A meeting of the Security Council of the Slovak Republic was held on 16 May to deal with the situation. On 17 May, deputy prime minister and concurrent defence minister Robert Kaliňák said that the government and its ministers continued to function normally despite the shooting. Kaliňák also said that he would take charge over the next government session scheduled on 22 May. On 21 May, the National Council unanimously approved a resolution condemning politically motivated violence and urging respect for electoral results.

===International===

The leaders of more than 200 countries and major international organisations expressed their solidarity and support for Fico and the people of Slovakia. These included Austrian Chancellor Karl Nehammer, Canadian Prime Minister Justin Trudeau, Czech President Petr Pavel and Prime Minister Petr Fiala, European Commission President Ursula von der Leyen and European Council President Charles Michel, French President Emmanuel Macron, German Chancellor Olaf Scholz, Hungarian Prime Minister Viktor Orbán, Indian Prime Minister Narendra Modi, Italian Prime Minister Giorgia Meloni, Serbian President Aleksandar Vucic, Polish President Andrzej Duda and Prime Minister Donald Tusk, Russian President Vladimir Putin, Spanish Prime Minister Pedro Sanchez, Turkish President Recep Tayyip Erdoğan, Ukrainian President Volodymyr Zelenskyy, UK Prime Minister Rishi Sunak, United Nations Secretary-General Antonio Guterres, and US President Joe Biden.

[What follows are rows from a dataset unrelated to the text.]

<file path="src/rtl/link_cal_pkg.sv">
// link sizes of the receive-side calibration controller
// calibration timing constants and the three test codes

package link_cal_pkg;

   // link shape
   localparam int link_channels = 4;
   localparam int channel_width = 8;

   // enough bits to name any bit position of a word
   localparam int slip_width    = 3;

   // index of the last test, tests run from 0 up to this value
   localparam int tests            = 2;
   localparam int test_index_width = 2;

   // prepare phase length after start and after each test advance
   localparam int prepare_cycles = 8;

   // passing set must hold still this long before a partial pass counts
   localparam int timeout_cycles = 16;

   // consecutive good words before a checker reports pass
   localparam int match_run = 4;

   // test codes
   // alive: every word is all ones
   localparam logic [test_index_width-1:0] test_alive = 2'd0;

   // align: a single stable hot bit gives the word boundary
   localparam logic [test_index_width-1:0] test_align = 2'd1;

   // count: counting pattern once the slip is undone
   localparam logic [test_index_width-1:0] test_count = 2'd2;

endpackage

</file>
<file path="src/rtl/cal_wait_cycles.sv">
// restartable down-counter
// reports ready once cycles_p cycles have passed since the last activation

`timescale 1ns/1ps

module cal_wait_cycles
#(
   parameter int cycles_p = 8
)
(
   input  logic clk_i,
   input  logic reset_i,
   input  logic activate_i,
   output logic ready_r_o
);

   // wide enough to hold cycles_p itself
   localparam int count_width = $clog2(cycles_p + 1);

   logic [count_width-1:0] count_r;

   always_ff @(posedge clk_i)
   begin
      if (reset_i)
      begin
         // idle counter sits at zero, so ready right after reset
         count_r <= '0;
      end
      else if (activate_i)
      begin
         // reload also restarts a wait already in progress
         count_r <= count_width'(cycles_p);
      end
      else if (count_r != '0)
      begin
         count_r <= count_r - 1'b1;
      end
   end

   // high from the cycle the count reaches zero
   assign ready_r_o = (count_r == '0);

endmodule

</file>
<file path="src/rtl/cal_channel_checker.sv">
// per-channel judge of received words against the current calibration test
// alignment search gives a slip candidate, a match-run counter gives pass

`timescale 1ns/1ps

module cal_channel_checker
   import link_cal_pkg::*;
(
   input  logic                        clk_i,
   input  logic                        reset_i,
   input  logic [channel_width-1:0]    data_i,
   input  logic [test_index_width-1:0] test_index_i,
   input  logic                        prepare_i,
   input  logic [slip_width-1:0]       bit_slip_i,
   output logic                        pass_o,
   output logic [slip_width-1:0]       slip_candidate_o
);

   localparam int run_width = $clog2(match_run + 1);

   logic [channel_width-1:0]   prev_word_r;
   logic [2*channel_width-1:0] doubled;
   logic [channel_width-1:0]   rotated;
   logic                       one_hot;
   logic                       align_hit;
   logic [slip_width-1:0]      hot_pos;
   logic                       match;
   logic [run_width-1:0]       run_r;

   // rotate right by the latched slip, via a doubled word shifted down
   assign doubled = {data_i, data_i} >> bit_slip_i;
   assign rotated = doubled[channel_width-1:0];

   // exactly one bit set: non-zero and clearing the lowest bit leaves nothing
   assign one_hot = (data_i != '0) && ((data_i & (data_i - 1'b1)) == '0);

   // the hot bit must sit where it sat in the previous word
   assign align_hit = one_hot && (data_i == prev_word_r);

   // position of the set bit, only meaningful when one_hot
   always_comb
   begin
      hot_pos = '0;
      for (int i = 0; i < channel_width; i++)
      begin
         if (data_i[i])
         begin
            hot_pos = slip_width'(i);
         end
      end
   end

   // no stable hot bit means no alignment found yet
   assign slip_candidate_o = align_hit ? hot_pos : '0;

   // rule of the current test
   always_comb
   begin
      case (test_index_i)
         test_alive: match = (data_i == '1);
         test_align: match = align_hit;
         // compare holds 8 bits, so the increment wraps at 256
         test_count: match = (rotated == prev_word_r + 1'b1);
         default:    match = 1'b0;
      endcase
   end

   // previous word, kept in the same frame the current rule compares in
   always_ff @(posedge clk_i)
   begin
      if (test_index_i == test_count)
      begin
         prev_word_r <= rotated;
      end
      else
      begin
         prev_word_r <= data_i;
      end
   end

   // consecutive matches, saturating at match_run
   always_ff @(posedge clk_i)
   begin
      if (reset_i || prepare_i)
      begin
         run_r <= '0;
      end
      else if (!match)
      begin
         run_r <= '0;
      end
      else if (run_r != run_width'(match_run))
      begin
         run_r <= run_r + 1'b1;
      end
   end

   assign pass_o = (run_r == run_width'(match_run));

endmodule

</file>
<file path="src/rtl/cal_scoreboard.sv">
// per-test, per-channel pass record
// cleared on start, only the row of the running test follows the checkers

`timescale 1ns/1ps

module cal_scoreboard
   import link_cal_pkg::*;
(
   input  logic                        clk_i,
   input  logic                        reset_i,
   input  logic                        start_i,
   input  logic                        prepare_i,
   input  logic [test_index_width-1:0] test_index_i,
   input  logic [link_channels-1:0]    pass_i,
   output logic [link_channels-1:0]    scoreboard_o [tests+1]
);

   logic [link_channels-1:0] record_r [tests+1];

   always_ff @(posedge clk_i)
   begin
      if (reset_i || start_i)
      begin
         // fresh run, nothing has passed yet
         for (int t = 0; t <= tests; t++)
         begin
            record_r[t] <= '0;
         end
      end
      else if (!prepare_i)
      begin
         // only the running test row moves, finished rows keep their result
         for (int t = 0; t <= tests; t++)
         begin
            if (test_index_i == test_index_width'(t))
            begin
               record_r[t] <= pass_i;
            end
         end
      end
   end

   assign scoreboard_o = record_r;

endmodule

</file>
<file path="src/rtl/cal_sequencer.sv">
// calibration test sequencer
// prepare and stability waits, done flag, bit-slip latch during the align test

`timescale 1ns/1ps

module cal_sequencer
   import link_cal_pkg::*;
(
   input  logic                        clk_i,
   input  logic                        reset_i,
   input  logic                        start_i,
   input  logic [link_channels-1:0]    scoreboard_i [tests+1],
   input  logic [slip_width-1:0]       slip_candidate_i [link_channels],
   output logic [test_index_width-1:0] test_index_o,
   output logic                        prepare_o,
   output logic                        done_o,
   output logic [slip_width-1:0]       bit_slip_o [link_channels]
);

   logic [test_index_width-1:0] test_index_r;
   logic [test_index_width-1:0] test_index_n;
   logic                        done_r;
   logic                        done_n;
   logic                        running_r;
   logic                        running_n;
   logic [link_channels-1:0]    scoreboard_r [tests+1];
   logic [link_channels-1:0]    row_now;
   logic [link_channels-1:0]    row_r;
   logic [slip_width-1:0]       bit_slip_r [link_channels];
   logic                        prep_activate;
   logic                        prep_ready;
   logic                        window_ready;
   logic                        final_test;

   // prepare phase, restarted on start and on every advance
   cal_wait_cycles #(.cycles_p(prepare_cycles)) u_prep_wait
   (
      .clk_i      (clk_i),
      .reset_i    (reset_i),
      .activate_i (prep_activate),
      .ready_r_o  (prep_ready)
   );

   // stability window, restarted whenever the passing set moves
   // a channel that keeps toggling keeps this window from ever closing
   cal_wait_cycles #(.cycles_p(timeout_cycles)) u_window_wait
   (
      .clk_i      (clk_i),
      .reset_i    (reset_i),
      .activate_i (row_now != row_r),
      .ready_r_o  (window_ready)
   );

   assign row_now    = scoreboard_i[test_index_r];
   assign row_r      = scoreboard_r[test_index_r];
   assign final_test = (test_index_r == test_index_width'(tests));

   // next test index, done and run flags
   always_comb
   begin
      test_index_n  = test_index_r;
      done_n        = done_r;
      running_n     = running_r;
      prep_activate = 1'b0;

      if (start_i)
      begin
         // restart from test 0 whatever state we were in
         test_index_n  = '0;
         done_n        = 1'b0;
         running_n     = 1'b1;
         prep_activate = 1'b1;
      end
      else if (running_r && prep_ready)
      begin
         // everyone passed, or a partial set that has settled
         if ((&row_r) || ((|row_r) && window_ready))
         begin
            if (final_test)
            begin
               done_n    = 1'b1;
               running_n = 1'b0;
            end
            else
            begin
               test_index_n  = test_index_r + 1'b1;
               prep_activate = 1'b1;
            end
         end
      end
   end

   always_ff @(posedge clk_i)
   begin
      if (reset_i)
      begin
         test_index_r <= '0;
         done_r       <= 1'b0;
         running_r    <= 1'b0;
         scoreboard_r <= '{default: '0};
      end
      else
      begin
         test_index_r <= test_index_n;
         done_r       <= done_n;
         running_r    <= running_n;
         // decisions look at this copy, one cycle behind the scoreboard
         scoreboard_r <= scoreboard_i;
      end
   end

   // slip amounts follow the checkers only while aligning, then hold
   always_ff @(posedge clk_i)
   begin
      if (reset_i)
      begin
         bit_slip_r <= '{default: '0};
      end
      else if (test_index_r == test_align)
      begin
         bit_slip_r <= slip_candidate_i;
      end
   end

   assign test_index_o = test_index_r;
   assign prepare_o    = ~prep_ready;
   assign done_o       = done_r;
   assign bit_slip_o   = bit_slip_r;

endmodule

</file>
<file path="src/rtl/link_cal_top.sv">
// receive-side link calibration controller
// one checker per channel, the pass scoreboard and the test sequencer

`timescale 1ns/1ps

module link_cal_top
   import link_cal_pkg::*;
(
   input  logic                        clk_i,
   input  logic                        reset_i,
   input  logic                        start_i,
   input  logic [channel_width-1:0]    link_data_i [link_channels],
   output logic [test_index_width-1:0] test_index_o,
   output logic                        prepare_o,
   output logic                        done_o,
   output logic [slip_width-1:0]       bit_slip_o [link_channels]
);

   logic [test_index_width-1:0] test_index;
   logic                        prepare;
   logic [slip_width-1:0]       bit_slip [link_channels];
   logic [link_channels-1:0]    pass;
   logic [slip_width-1:0]       slip_candidate [link_channels];
   logic [link_channels-1:0]    scoreboard [tests+1];

   // every checker sees the same test and prepare, and its own slip
   for (genvar c = 0; c < link_channels; c++)
   begin : g_channel
      cal_channel_checker u_checker
      (
         .clk_i            (clk_i),
         .reset_i          (reset_i),
         .data_i           (link_data_i[c]),
         .test_index_i     (test_index),
         .prepare_i        (prepare),
         .bit_slip_i       (bit_slip[c]),
         .pass_o           (pass[c]),
         .slip_candidate_o (slip_candidate[c])
      );
   end

   cal_scoreboard u_scoreboard
   (
      .clk_i        (clk_i),
      .reset_i      (reset_i),
      .start_i      (start_i),
      .prepare_i    (prepare),
      .test_index_i (test_index),
      .pass_i       (pass),
      .scoreboard_o (scoreboard)
   );

   cal_sequencer u_sequencer
   (
      .clk_i            (clk_i),
      .reset_i          (reset_i),
      .start_i          (start_i),
      .scoreboard_i     (scoreboard),
      .slip_candidate_i (slip_candidate),
      .test_index_o     (test_index),
      .prepare_o        (prepare),
      .done_o           (done_o),
      .bit_slip_o       (bit_slip)
   );

   assign test_index_o = test_index;
   assign prepare_o    = prepare;
   assign bit_slip_o   = bit_slip;

endmodule

</file>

On 23 May 2024, Prime Minister of Georgia Irakli Kobakhidze accused what he called a "Global War Party" of being behind the attack on Fico.

== Aftermath ==
On 5 June 2024, Robert Fico posted a 14-minute long prerecorded speech online, his first public statement since the assassination attempt. In the speech, he stated that the attack caused him severe health problems and that as a result of them, it would likely take several weeks before he could return to his full political duties. He claimed that while he forgave his attacker and held no hate or desire for legal action towards him, he called him an "activist of the Slovak opposition" that turned into a "messenger of the evil and political hatred" created and driven out of control by the "unsuccessful and frustrated opposition". He was skeptical of the theory that the attacker was a lone wolf or not associated with a third party in the assassination attempt.

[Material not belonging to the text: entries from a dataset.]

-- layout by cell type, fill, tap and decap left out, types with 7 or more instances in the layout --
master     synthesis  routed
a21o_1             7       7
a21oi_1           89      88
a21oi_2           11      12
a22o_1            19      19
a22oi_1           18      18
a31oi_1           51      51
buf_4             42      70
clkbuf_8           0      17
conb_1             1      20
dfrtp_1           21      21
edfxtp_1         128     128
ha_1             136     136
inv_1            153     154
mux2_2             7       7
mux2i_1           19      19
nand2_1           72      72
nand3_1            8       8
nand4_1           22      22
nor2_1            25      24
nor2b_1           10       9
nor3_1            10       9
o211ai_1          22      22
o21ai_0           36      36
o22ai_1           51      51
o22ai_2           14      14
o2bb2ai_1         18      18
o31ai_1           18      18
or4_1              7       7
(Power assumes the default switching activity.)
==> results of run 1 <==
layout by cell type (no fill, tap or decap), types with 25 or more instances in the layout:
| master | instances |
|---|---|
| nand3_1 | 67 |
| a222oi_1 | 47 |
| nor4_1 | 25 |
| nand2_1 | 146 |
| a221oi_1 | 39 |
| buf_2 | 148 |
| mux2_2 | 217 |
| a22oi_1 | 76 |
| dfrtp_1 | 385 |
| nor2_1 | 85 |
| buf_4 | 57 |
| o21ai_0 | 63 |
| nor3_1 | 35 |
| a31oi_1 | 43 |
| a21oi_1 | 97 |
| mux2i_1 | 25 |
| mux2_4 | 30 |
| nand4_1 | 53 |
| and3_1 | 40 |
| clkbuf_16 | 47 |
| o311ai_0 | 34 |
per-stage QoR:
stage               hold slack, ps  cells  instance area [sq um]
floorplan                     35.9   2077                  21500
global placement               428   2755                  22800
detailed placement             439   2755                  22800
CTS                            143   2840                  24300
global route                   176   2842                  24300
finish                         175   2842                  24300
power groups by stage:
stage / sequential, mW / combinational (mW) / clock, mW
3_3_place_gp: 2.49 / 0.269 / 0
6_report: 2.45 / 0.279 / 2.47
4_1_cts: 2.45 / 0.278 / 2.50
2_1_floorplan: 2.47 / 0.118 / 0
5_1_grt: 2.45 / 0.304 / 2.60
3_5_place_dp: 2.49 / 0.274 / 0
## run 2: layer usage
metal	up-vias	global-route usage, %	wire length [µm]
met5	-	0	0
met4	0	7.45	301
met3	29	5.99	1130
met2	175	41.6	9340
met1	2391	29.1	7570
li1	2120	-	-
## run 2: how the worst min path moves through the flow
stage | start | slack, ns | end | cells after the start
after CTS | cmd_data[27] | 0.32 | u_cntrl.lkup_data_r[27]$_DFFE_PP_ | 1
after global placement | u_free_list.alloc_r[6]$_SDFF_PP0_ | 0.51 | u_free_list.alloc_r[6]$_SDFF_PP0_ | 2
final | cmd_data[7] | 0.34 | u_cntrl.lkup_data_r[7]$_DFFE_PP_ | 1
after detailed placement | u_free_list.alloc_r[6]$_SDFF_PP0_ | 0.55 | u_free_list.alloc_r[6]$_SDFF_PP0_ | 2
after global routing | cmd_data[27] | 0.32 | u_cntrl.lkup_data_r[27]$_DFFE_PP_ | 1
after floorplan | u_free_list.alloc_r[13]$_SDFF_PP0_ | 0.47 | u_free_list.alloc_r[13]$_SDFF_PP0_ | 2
--- src/common/csrDefsPkg.sv ---
// CSR constants for a 32-bit hart with M and S modes and no user interrupts, shared by all blocks
`default_nettype none

package csrDefsPkg;

  //////////////////////////////
  // Configuration
  //////////////////////////////

  // CSR data width
  localparam int xlen = 32;

  // Supervisor mode present
  localparam bit sSupported = 1'b1;
  // Timer-compare extension off, so STIP stays writable in mip
  localparam bit sstcSupported = 1'b0;

  //////////////////////////////
  // CSR addresses
  //////////////////////////////

  localparam logic [11:0] csrAdrMstatus = 12'h300;
  localparam logic [11:0] csrAdrMideleg = 12'h303;
  localparam logic [11:0] csrAdrMie     = 12'h304;
  localparam logic [11:0] csrAdrMip     = 12'h344;
  localparam logic [11:0] csrAdrSstatus = 12'h100;
  localparam logic [11:0] csrAdrSie     = 12'h104;
  localparam logic [11:0] csrAdrSip     = 12'h144;

  // Interrupt field positions in mip and mie
  localparam int bitSsi = 1;
  localparam int bitMsi = 3;
  localparam int bitSti = 5;
  localparam int bitMti = 7;
  localparam int bitSei = 9;
  localparam int bitMei = 11;

  // Write masks follow the configuration above
  localparam logic [11:0] mipWriteMask =
    !sSupported ? 12'h000 : (sstcSupported ? 12'h202 : 12'h222);
  localparam logic [11:0] mieWriteMask = sSupported ? 12'hAAA : 12'h888;
  localparam logic [11:0] sFieldMask = 12'h222;
  localparam logic [11:0] mFieldMask = 12'h888;
  // Only S-level interrupts can be handed down
  localparam logic [11:0] midelegWriteMask = sSupported ? 12'h222 : 12'h000;

  // Global enable bits in mstatus and sstatus
  localparam int statusSie = 1;
  localparam int statusMie = 3;

  // Privilege levels
  localparam logic [1:0] privU = 2'd0;
  localparam logic [1:0] privS = 2'd1;
  localparam logic [1:0] privM = 2'd3;

  // Interrupt cause codes match the field positions
  localparam logic [3:0] causeSsi = 4'(bitSsi);
  localparam logic [3:0] causeMsi = 4'(bitMsi);
  localparam logic [3:0] causeSti = 4'(bitSti);
  localparam logic [3:0] causeMti = 4'(bitMti);
  localparam logic [3:0] causeSei = 4'(bitSei);
  localparam logic [3:0] causeMei = 4'(bitMei);

endpackage

`default_nettype wire
--- src/common/irqTypesPkg.sv ---
// Bundled access, line and request types; the access data width follows xlen from csrDefsPkg
`default_nettype none

package irqTypesPkg;

  import csrDefsPkg::*;

  //////////////////////////////
  // Bus-side bundles
  //////////////////////////////

  // One CSR access per cycle, the address also picks read data
  typedef struct packed {
    logic             mWrite;
    logic             sWrite;
    logic [11:0]      adr;
    logic [xlen-1:0]  wdata;
  } csrAccessT;

  // External interrupt sources, level sensitive
  typedef struct packed {
    logic mExt;
    logic sExt;
    logic mTimer;
    logic sTimer;
    logic mSw;
  } irqLinesT;

  // mip/mie layout, MSB first
  typedef struct packed {
    logic mei;
    logic res10;
    logic sei;
    logic res8;
    logic mti;
    logic res6;
    logic sti;
    logic res4;
    logic msi;
    logic res2;
    logic ssi;
    logic res0;
  } irqFieldsT;

  // Masked as a raw word, decoded by field in the selector
  typedef union packed {
    logic [11:0] raw;
    irqFieldsT   fields;
  } irqWordU;

  // mstatus global enables
  typedef struct packed {
    logic mie;
    logic sie;
  } globalEnT;

  // Interrupt request toward the trap logic
  typedef struct packed {
    logic       valid;
    logic [3:0] cause;
    logic       targetS;
  } irqRequestT;

endpackage

`default_nettype wire

--- src/logic/interruptCsrTop.sv ---
// Privilege checks on accesses belong to the core; one access and one request level per cycle
`timescale 1ns/10ps
`default_nettype none

module interruptCsrTop
  import csrDefsPkg::*;
  import irqTypesPkg::*;
(
  input  logic            clk,
  input  logic            reset,
  input  csrAccessT       access,
  input  logic [1:0]      privMode,
  input  irqLinesT        lines,
  output logic [xlen-1:0] readData,
  output irqRequestT      request
);

  logic [11:0] mideleg;
  globalEnT    globalEn;
  irqWordU     pending;
  irqWordU     enabled;

  // Delegation and mstatus enables
  trapControlRegs trapControlRegs_i (
    .clk      (clk),
    .reset    (reset),
    .access   (access),
    .mideleg  (mideleg),
    .globalEn (globalEn)
  );

  // mip and mie
  interruptRegs interruptRegs_i (
    .clk     (clk),
    .reset   (reset),
    .access  (access),
    .lines   (lines),
    .mideleg (mideleg),
    .pending (pending),
    .enabled (enabled)
  );

  interruptSelect interruptSelect_i (
    .pending  (pending),
    .enabled  (enabled),
    .mideleg  (mideleg),
    .globalEn (globalEn),
    .privMode (privMode),
    .request  (request)
  );

  csrReadMux csrReadMux_i (
    .access   (access),
    .pending  (pending),
    .enabled  (enabled),
    .mideleg  (mideleg),
    .globalEn (globalEn),
    .readData (readData)
  );

endmodule

`default_nettype wire

--- src/logic/csrReadMux.sv ---
// Read data is combinational from the address; unimplemented addresses read zero
`timescale 1ns/10ps
`default_nettype none

module csrReadMux
  import csrDefsPkg::*;
  import irqTypesPkg::*;
(
  input  csrAccessT       access,
  input  irqWordU         pending,
  input  irqWordU         enabled,
  input  logic [11:0]     mideleg,
  input  globalEnT        globalEn,
  output logic [xlen-1:0] readData
);

  always_comb begin
    readData = '0;
    case (access.adr)
      csrAdrMip:     readData[11:0] = pending.raw;
      csrAdrMie:     readData[11:0] = enabled.raw;
      // Supervisor views show delegated fields only
      csrAdrSip:     readData[11:0] = pending.raw & mideleg;
      csrAdrSie:     readData[11:0] = enabled.raw & mideleg;
      csrAdrMideleg: readData[11:0] = mideleg;
      csrAdrMstatus: begin
        readData[statusMie] = globalEn.mie;
        readData[statusSie] = globalEn.sie;
      end
      // MIE hidden from S mode
      csrAdrSstatus: readData[statusSie] = globalEn.sie;
      default:       readData = '0;
    endcase
  end

endmodule

`default_nettype wire

--- src/logic/trapControlRegs.sv ---
// Holds only MIE and SIE of mstatus; other status fields and medeleg live elsewhere in the core
`timescale 1ns/10ps
`default_nettype none

module trapControlRegs
  import csrDefsPkg::*;
  import irqTypesPkg::*;
(
  input  logic        clk,
  input  logic        reset,
  input  csrAccessT   access,
  output logic [11:0] mideleg,
  output globalEnT    globalEn
);

  logic writeMideleg;
  logic writeMstatus;
  logic writeSstatus;
  logic newSie;

  //////////////////////////////
  // Write decode
  //////////////////////////////

  assign writeMideleg = access.mWrite & (access.adr == csrAdrMideleg);
  assign writeMstatus = access.mWrite & (access.adr == csrAdrMstatus);
  // Supervisor strobe ignored while machine strobe is high
  assign writeSstatus = access.sWrite & ~access.mWrite & (access.adr == csrAdrSstatus);

  // SIE stuck low without S mode
  assign newSie = sSupported & access.wdata[statusSie];

  //////////////////////////////
  // Registers
  //////////////////////////////

  // Delegation mask, S-level bits only
  always_ff @(posedge clk) begin
    if (reset) begin
      mideleg <= '0;
    end else if (writeMideleg) begin
      mideleg <= access.wdata[11:0] & midelegWriteMask;
    end
  end

  // Global enables
  always_ff @(posedge clk) begin
    if (reset) begin
      globalEn <= '0;
    end else if (writeMstatus) begin
      globalEn.mie <= access.wdata[statusMie];
      globalEn.sie <= newSie;
    end else if (writeSstatus) begin
      // sstatus reaches SIE only
      globalEn.sie <= newSie;
    end
  end

endmodule

`default_nettype wire

--- src/interrupts/interruptSelect.sv ---
// Fixed priority MEI, MSI, MTI, SEI, SSI, STI regardless of delegation; privilege 2 takes only M-level
`timescale 1ns/10ps
`default_nettype none

module interruptSelect
  import csrDefsPkg::*;
  import irqTypesPkg::*;
(
  input  irqWordU     pending,
  input  irqWordU     enabled,
  input  logic [11:0] mideleg,
  input  globalEnT    globalEn,
  input  logic [1:0]  privMode,
  output irqRequestT  request
);

  logic [11:0] candidates;
  logic        mAllowed;
  logic        sAllowed;
  logic [11:0] mTaken;
  logic [11:0] sTaken;
  irqWordU     takeable;

  //////////////////////////////
  // Gating
  //////////////////////////////

  // Pending and enabled
  assign candidates = pending.raw & enabled.raw;

  // M-level interrupts always preempt lower privilege
  assign mAllowed = (privMode != privM) | globalEn.mie;

  // Delegated ones never interrupt M mode
  assign sAllowed = (privMode == privU) | ((privMode == privS) & globalEn.sie);

  assign mTaken = candidates & ~mideleg & {12{mAllowed}};
  assign sTaken = candidates & mideleg & {12{sAllowed}};

  assign takeable.raw = mTaken | sTaken;

  //////////////////////////////
  // Priority pick
  //////////////////////////////

  always_comb begin
    request = '0;
    if (takeable.fields.mei) begin
      request.valid   = 1'b1;
      request.cause   = causeMei;
      request.targetS = mideleg[bitMei];
    end else if (takeable.fields.msi) begin
      request.valid   = 1'b1;
      request.cause   = causeMsi;
      request.targetS = mideleg[bitMsi];
    end else if (takeable.fields.mti) begin
      request.valid   = 1'b1;
      request.cause   = causeMti;
      request.targetS = mideleg[bitMti];
    end else if (takeable.fields.sei) begin
      // S-level sources may land in either mode
      request.valid   = 1'b1;
      request.cause   = causeSei;
      request.targetS = mideleg[bitSei];
    end else if (takeable.fields.ssi) begin
      request.valid   = 1'b1;
      request.cause   = causeSsi;
      request.targetS = mideleg[bitSsi];
    end else if (takeable.fields.sti) begin
      request.valid   = 1'b1;
      request.cause   = causeSti;
      request.targetS = mideleg[bitSti];
    end
  end

endmodule

`default_nettype wire

--- src/interrupts/interruptRegs.sv ---
// Lines must be synchronous to clk; MEIP, MTIP and MSIP are read-only and track their lines
`timescale 1ns/10ps
`default_nettype none

module interruptRegs
  import csrDefsPkg::*;
  import irqTypesPkg::*;
(
  input  logic        clk,
  input  logic        reset,
  input  csrAccessT   access,
  input  irqLinesT    lines,
  input  logic [11:0] mideleg,
  output irqWordU     pending,
  output irqWordU     enabled
);

  logic        writeMip;
  logic        writeMie;
  logic        writeSip;
  logic        writeSie;
  logic        sStrobe;
  logic [11:0] sipWriteMask;
  logic [11:0] sieWriteMask;
  logic [11:0] mipWritable;
  logic [11:0] mieReg;

  //////////////////////////////
  // Write decode
  //////////////////////////////

  // Machine strobe overrides a simultaneous supervisor strobe
  assign sStrobe  = access.sWrite & ~access.mWrite;
  assign writeMip = access.mWrite & (access.adr == csrAdrMip);
  assign writeMie = access.mWrite & (access.adr == csrAdrMie);
  assign writeSip = sStrobe & (access.adr == csrAdrSip);
  assign writeSie = sStrobe & (access.adr == csrAdrSie);

  // Supervisor view reaches only delegated S fields
  assign sipWriteMask = mipWriteMask & sFieldMask & mideleg;
  assign sieWriteMask = mieWriteMask & sFieldMask & mideleg;

  //////////////////////////////
  // Registers
  //////////////////////////////

  // Software-writable part of mip
  always_ff @(posedge clk) begin
    if (reset) begin
      mipWritable <= '0;
    end else if (writeMip) begin
      mipWritable <= access.wdata[11:0] & mipWriteMask;
    end else if (writeSip) begin
      // Keep fields outside the S view
      mipWritable <= (access.wdata[11:0] & sipWriteMask) | (mipWritable & ~sipWriteMask);
    end
  end

  // mie holds M and S enables
  always_ff @(posedge clk) begin
    if (reset) begin
      mieReg <= '0;
    end else if (writeMie) begin
      mieReg <= access.wdata[11:0] & mieWriteMask;
    end else if (writeSie) begin
      mieReg <= (access.wdata[11:0] & sieWriteMask) | (mieReg & ~sieWriteMask);
    end
  end

  //////////////////////////////
  // Pending merge
  //////////////////////////////

  always_comb begin
    pending.raw = '0;
    pending.fields.mei = lines.mExt;
    pending.fields.mti = lines.mTimer;
    pending.fields.msi = lines.mSw;
    // SEIP is the line or the software copy
    pending.fields.sei = sSupported & (lines.sExt | mipWritable[bitSei]);
    // STIP follows the line only with timer compare
    pending.fields.sti = sstcSupported ? (sSupported & lines.sTimer) : mipWritable[bitSti];
    pending.fields.ssi = mipWritable[bitSsi];
  end

  assign enabled.raw = mieReg;

endmodule

`default_nettype wire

More specifically, Fico claimed that political opposition showed "violent or hateful excesses" against his democratically elected government over the belief that a West-focused foreign policy was the only acceptable approach, especially concerning the Russo-Ukrainian war. He also lamented what he claimed was silence and lack of outcry by international organizations to the assassination attempt due to not aligning with his Ukraine policy, believing that the "right to have a different opinion has ceased to exist in the European Union". He asked the "anti-government media" and foreign-funded non-governmental organizations to not try to downplay what he explained caused and fueled the assassination attempt, and that any more animosity by his opposition would inevitably lead to more victims.

On 12 June, Fico's government unveiled a series of measures to improve security for politicians and other important individuals in response to the assassination attempt. These included banning protests in front of politicians’ residences and within 50 meters of the seat of government and the presidency, the allocation of long-term residences for the president, prime minister, and National Council speaker, and security for the leaders of all political parties in the National Council, the prosecutor general and the head of the Constitutional Court. The proposals were approved by the National Council on 27 June and came into effect on 15 July. Opposition groups and Amnesty International criticised the measures as an attempt to limit the right to assembly.